Dược Lực Học : Maxy-G34 is a PEGylated proprietary G-CSF variant designed to be administered as a single subcutaneous injection once per chemotherapy cycle. Maxygen has made changes in the G-CSF gene sequence that code for novel PEGylation sites in the resulting protein. In contrast to the currently marketed PEGylated G-CSF, Maxy-G34 has multiple PEG groups attached at specifically selected sites on the molecule. In several in vivo models, Maxy- G34 has demonstratedimproved pharmacokinetics and pharmacodynamics compared to the currently marketed PEGylated G-CSF.
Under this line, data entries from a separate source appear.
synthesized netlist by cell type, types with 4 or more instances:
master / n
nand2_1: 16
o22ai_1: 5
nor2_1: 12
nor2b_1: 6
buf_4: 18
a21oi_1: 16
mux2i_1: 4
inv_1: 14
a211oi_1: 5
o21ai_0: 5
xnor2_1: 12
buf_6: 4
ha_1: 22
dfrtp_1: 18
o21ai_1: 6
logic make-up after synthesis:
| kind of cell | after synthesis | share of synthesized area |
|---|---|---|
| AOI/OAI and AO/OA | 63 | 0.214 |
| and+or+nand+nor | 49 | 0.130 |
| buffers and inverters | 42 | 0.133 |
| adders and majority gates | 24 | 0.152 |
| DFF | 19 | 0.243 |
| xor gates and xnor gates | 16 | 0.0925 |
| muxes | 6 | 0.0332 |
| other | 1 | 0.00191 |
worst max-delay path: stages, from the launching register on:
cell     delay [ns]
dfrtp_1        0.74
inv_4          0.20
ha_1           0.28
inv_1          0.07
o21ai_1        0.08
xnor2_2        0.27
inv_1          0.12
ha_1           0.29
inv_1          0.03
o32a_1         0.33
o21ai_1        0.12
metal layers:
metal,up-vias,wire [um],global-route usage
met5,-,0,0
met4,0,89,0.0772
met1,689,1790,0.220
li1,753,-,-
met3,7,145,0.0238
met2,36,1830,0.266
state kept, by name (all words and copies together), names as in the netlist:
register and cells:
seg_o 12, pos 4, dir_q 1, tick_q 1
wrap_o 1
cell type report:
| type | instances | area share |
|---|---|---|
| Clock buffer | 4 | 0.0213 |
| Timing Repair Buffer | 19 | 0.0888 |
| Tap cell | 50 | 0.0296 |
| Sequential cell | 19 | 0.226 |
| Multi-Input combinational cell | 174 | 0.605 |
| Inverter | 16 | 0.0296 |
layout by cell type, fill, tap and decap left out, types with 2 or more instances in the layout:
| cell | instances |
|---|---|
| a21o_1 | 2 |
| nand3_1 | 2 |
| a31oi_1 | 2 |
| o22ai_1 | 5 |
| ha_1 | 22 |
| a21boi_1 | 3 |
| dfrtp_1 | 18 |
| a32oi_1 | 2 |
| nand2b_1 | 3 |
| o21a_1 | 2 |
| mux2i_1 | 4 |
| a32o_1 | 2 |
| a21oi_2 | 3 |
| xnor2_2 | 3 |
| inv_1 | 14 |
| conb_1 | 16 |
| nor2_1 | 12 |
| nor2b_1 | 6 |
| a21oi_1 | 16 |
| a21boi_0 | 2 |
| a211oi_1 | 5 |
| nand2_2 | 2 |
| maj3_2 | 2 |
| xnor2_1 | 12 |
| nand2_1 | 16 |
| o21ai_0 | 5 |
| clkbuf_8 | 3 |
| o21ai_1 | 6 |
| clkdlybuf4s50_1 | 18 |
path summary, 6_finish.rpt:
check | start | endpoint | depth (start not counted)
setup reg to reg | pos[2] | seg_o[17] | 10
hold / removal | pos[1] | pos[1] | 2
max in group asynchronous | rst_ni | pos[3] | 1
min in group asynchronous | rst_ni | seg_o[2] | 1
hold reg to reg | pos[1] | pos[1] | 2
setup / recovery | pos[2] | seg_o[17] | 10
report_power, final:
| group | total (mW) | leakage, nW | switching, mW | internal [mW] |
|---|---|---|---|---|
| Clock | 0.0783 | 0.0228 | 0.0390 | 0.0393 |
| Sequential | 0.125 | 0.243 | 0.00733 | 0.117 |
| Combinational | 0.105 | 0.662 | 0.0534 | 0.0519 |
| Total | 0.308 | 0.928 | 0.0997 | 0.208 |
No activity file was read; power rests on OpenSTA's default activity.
Cơ Chế Tác Dụng : MAXY-G34 is a pegylated variant of human granulocyte-colony stimulating factor (G-CSF). This variant contains multiple non-naturally occurring lysines that have been introduced into alpha helixes of wild type human G-CSF as PEGylation sites, and from which multiple undesired, naturally occurring lysines have been removed as compared to wild type human G-CSF to avoid PEGylation of such sites. Specifically, the amino acid sequence of MAXY-G34 differs from that of human wild type G-CSF at residues 16, 34, 40, 105 and 159. This was accomplished by removing the three lysine residues at positions 16, 34 and 40, and replacing them with arginine, and substituting two new lysine residues at positions 105 and 159. MAXY-G34 is pegylated with 5 kd mPEG SPA (succinimidyl propionate) groups at 3 amino acid residues, including PEG groups attached at the amino terminal end of the protein and at two internal lysine residues, while Neulasta has a single 20 Kd PEG group attached at the N terminal end of the wild type G-CSF protein. It is being developed by Maxygen, Inc. for the treatment of chemotherapy-induced neutropenia. Neutropenia is a severe decrease in neutrophil cell counts in the blood. Neutropenia is a common side effect of chemotherapeutic treatments for many forms of cancer, including breast cancer, lung cancer, lymphomas and leukemias. Neutropenic patients contract bacterial infections more easily and often, some of which can be life threatening. Further, and most importantly, neutropenic patients may receive reduced or delayed chemotherapy treatment, which can result in cancer progression. Maxy-G34, like natural G-CSF is a protein that stimulates the body's bone marrow to produce neutrophils, a specific type of white blood cell that plays an important role in the defense against bacterial infections.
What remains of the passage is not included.